Assigned task
The answer is to be an exact copy of the lines below running from the line with "parameter int W" down to the line with "logic [W-1:0] mem[2];", both ends included, and nothing more.

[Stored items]
################
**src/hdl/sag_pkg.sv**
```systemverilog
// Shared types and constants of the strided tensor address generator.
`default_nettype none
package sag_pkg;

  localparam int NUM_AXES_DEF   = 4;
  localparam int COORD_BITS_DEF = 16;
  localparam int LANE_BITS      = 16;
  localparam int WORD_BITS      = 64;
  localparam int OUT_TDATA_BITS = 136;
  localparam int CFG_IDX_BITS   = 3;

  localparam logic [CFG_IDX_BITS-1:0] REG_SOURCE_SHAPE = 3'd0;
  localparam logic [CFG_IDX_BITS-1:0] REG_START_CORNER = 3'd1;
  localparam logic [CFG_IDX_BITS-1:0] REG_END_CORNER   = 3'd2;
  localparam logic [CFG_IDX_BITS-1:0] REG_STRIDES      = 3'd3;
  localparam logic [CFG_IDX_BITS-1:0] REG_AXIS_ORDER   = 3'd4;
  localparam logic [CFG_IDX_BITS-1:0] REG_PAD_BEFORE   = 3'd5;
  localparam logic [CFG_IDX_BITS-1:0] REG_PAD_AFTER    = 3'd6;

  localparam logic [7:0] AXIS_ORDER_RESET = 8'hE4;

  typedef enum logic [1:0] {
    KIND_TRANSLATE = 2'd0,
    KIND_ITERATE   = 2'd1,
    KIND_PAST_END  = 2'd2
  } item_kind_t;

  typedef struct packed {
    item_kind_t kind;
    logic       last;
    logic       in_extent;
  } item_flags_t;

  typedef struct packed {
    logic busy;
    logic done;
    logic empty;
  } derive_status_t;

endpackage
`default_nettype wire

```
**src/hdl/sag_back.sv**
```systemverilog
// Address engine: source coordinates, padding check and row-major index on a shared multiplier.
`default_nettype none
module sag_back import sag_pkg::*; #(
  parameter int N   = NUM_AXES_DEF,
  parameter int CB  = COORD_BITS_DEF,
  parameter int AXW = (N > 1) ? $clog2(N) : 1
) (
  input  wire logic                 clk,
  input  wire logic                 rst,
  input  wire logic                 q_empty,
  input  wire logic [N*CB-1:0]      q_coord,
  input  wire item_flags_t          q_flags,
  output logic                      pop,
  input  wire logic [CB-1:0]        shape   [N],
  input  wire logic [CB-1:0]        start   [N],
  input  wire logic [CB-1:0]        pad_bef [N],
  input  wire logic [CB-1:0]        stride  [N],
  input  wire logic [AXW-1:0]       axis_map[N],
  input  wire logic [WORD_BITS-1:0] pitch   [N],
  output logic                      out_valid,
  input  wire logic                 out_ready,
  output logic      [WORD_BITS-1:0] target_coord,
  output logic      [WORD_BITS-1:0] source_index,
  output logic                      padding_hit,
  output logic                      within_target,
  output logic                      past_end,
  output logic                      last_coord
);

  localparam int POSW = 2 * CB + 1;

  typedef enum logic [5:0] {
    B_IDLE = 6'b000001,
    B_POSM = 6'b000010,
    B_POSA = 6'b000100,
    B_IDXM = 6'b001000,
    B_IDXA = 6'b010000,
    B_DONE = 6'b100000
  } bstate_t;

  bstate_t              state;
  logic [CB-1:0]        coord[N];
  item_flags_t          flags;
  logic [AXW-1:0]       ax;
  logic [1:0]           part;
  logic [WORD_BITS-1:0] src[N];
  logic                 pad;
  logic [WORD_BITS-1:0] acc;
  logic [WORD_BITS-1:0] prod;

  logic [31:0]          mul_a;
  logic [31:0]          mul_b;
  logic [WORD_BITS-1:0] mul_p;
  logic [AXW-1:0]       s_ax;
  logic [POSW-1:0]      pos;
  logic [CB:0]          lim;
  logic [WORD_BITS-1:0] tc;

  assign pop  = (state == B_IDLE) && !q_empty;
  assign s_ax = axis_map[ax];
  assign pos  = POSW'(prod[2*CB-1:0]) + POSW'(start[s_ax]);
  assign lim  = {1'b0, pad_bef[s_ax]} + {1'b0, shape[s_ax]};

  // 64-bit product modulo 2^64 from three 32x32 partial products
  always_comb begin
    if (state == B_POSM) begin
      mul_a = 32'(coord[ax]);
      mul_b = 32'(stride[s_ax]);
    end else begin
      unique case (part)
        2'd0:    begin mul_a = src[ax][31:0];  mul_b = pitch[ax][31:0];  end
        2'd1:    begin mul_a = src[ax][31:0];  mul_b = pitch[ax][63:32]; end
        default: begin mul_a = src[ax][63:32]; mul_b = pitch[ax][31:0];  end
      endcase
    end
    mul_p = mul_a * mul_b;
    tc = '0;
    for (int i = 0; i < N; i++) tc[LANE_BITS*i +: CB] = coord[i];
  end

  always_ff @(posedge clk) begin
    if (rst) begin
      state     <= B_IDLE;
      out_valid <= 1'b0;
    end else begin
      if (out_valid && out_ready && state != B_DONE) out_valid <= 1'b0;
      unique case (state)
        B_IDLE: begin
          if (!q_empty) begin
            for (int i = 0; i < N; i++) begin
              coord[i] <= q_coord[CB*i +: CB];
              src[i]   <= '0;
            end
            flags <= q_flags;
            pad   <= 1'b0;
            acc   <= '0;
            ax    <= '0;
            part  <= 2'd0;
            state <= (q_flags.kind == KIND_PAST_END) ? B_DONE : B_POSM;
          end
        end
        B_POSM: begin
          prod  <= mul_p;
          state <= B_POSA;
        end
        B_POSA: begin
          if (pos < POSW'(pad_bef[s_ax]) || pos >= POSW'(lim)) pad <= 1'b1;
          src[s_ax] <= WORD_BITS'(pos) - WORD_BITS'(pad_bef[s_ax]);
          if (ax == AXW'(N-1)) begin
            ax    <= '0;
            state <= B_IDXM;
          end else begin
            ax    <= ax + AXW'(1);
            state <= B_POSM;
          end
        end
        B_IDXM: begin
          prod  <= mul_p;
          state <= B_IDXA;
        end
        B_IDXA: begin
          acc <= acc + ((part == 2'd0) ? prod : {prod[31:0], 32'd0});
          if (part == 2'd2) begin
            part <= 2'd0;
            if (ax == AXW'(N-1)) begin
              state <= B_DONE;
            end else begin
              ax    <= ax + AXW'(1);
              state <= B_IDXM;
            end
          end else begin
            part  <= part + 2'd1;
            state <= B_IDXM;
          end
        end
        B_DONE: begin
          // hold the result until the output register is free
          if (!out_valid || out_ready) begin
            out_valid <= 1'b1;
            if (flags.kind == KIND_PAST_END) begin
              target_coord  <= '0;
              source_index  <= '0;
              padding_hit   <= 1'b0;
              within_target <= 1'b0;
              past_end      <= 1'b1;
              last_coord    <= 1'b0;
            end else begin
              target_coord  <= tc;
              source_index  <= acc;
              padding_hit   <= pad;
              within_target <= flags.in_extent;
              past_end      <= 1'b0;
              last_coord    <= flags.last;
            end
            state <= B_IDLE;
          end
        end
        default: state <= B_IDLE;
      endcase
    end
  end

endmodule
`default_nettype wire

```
################
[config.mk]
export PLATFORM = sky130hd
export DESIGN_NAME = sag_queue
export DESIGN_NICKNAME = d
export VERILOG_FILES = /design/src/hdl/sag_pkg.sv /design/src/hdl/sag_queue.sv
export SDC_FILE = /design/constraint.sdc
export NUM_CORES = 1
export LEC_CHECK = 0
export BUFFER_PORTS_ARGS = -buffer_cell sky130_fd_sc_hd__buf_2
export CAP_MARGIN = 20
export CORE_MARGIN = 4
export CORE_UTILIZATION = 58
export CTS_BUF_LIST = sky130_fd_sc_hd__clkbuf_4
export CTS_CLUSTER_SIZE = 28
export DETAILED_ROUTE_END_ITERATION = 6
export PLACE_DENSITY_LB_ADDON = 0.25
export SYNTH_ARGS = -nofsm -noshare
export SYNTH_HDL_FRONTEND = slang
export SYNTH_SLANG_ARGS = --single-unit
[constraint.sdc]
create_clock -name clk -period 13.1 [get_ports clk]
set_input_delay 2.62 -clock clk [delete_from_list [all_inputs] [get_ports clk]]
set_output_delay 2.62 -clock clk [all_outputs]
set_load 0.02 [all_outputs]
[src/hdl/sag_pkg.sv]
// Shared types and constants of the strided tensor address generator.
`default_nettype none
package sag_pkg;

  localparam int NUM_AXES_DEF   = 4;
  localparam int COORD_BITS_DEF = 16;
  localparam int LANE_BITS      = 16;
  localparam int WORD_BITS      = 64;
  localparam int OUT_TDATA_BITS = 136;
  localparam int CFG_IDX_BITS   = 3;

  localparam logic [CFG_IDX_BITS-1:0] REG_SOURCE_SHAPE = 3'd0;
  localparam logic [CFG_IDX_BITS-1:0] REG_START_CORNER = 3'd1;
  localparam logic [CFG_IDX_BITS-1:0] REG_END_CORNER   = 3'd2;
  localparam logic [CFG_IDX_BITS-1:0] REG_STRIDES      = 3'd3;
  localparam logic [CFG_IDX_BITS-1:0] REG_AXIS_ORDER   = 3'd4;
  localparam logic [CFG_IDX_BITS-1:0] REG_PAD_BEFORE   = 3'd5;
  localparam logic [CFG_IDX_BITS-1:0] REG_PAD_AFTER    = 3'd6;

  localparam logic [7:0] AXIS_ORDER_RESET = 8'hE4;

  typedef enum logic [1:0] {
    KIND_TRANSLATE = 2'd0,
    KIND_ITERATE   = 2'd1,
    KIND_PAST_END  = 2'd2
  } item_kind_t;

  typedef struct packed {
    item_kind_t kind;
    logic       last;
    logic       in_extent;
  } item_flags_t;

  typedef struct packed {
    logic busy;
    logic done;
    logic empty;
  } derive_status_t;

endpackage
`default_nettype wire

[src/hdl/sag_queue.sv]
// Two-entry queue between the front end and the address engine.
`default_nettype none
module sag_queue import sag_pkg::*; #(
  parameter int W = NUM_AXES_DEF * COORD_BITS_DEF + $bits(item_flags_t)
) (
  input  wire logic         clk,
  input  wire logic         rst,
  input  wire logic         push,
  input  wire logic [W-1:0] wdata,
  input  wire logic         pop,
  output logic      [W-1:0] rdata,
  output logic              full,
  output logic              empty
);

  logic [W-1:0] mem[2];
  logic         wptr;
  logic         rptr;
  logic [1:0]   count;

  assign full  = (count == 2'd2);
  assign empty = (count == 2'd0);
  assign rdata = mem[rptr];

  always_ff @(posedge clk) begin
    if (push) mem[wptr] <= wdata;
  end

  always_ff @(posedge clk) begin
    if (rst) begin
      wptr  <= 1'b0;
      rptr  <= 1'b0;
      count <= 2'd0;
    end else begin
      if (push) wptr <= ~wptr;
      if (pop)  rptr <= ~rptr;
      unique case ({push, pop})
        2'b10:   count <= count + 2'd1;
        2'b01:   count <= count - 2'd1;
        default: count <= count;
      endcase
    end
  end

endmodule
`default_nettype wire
################
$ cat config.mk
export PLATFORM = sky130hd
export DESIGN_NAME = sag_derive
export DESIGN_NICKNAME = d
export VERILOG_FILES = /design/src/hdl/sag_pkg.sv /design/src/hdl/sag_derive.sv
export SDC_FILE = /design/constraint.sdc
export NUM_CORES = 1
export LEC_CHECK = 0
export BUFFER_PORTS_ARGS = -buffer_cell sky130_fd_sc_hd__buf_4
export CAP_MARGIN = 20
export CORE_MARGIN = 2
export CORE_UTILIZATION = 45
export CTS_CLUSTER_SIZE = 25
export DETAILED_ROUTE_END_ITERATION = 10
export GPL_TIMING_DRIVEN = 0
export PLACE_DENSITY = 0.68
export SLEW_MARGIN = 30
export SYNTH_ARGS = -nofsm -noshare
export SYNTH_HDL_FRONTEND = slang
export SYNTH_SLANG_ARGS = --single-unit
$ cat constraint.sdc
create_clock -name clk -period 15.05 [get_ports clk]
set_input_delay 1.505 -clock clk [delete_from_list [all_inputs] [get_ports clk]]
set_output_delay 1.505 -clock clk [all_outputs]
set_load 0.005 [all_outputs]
################
Solved problem
  parameter int W = NUM_AXES_DEF * COORD_BITS_DEF + $bits(item_flags_t)
) (
  input  wire logic         clk,
  input  wire logic         rst,
  input  wire logic         push,
  input  wire logic [W-1:0] wdata,
  input  wire logic         pop,
  output logic      [W-1:0] rdata,
  output logic              full,
  output logic              empty
);

  logic [W-1:0] mem[2];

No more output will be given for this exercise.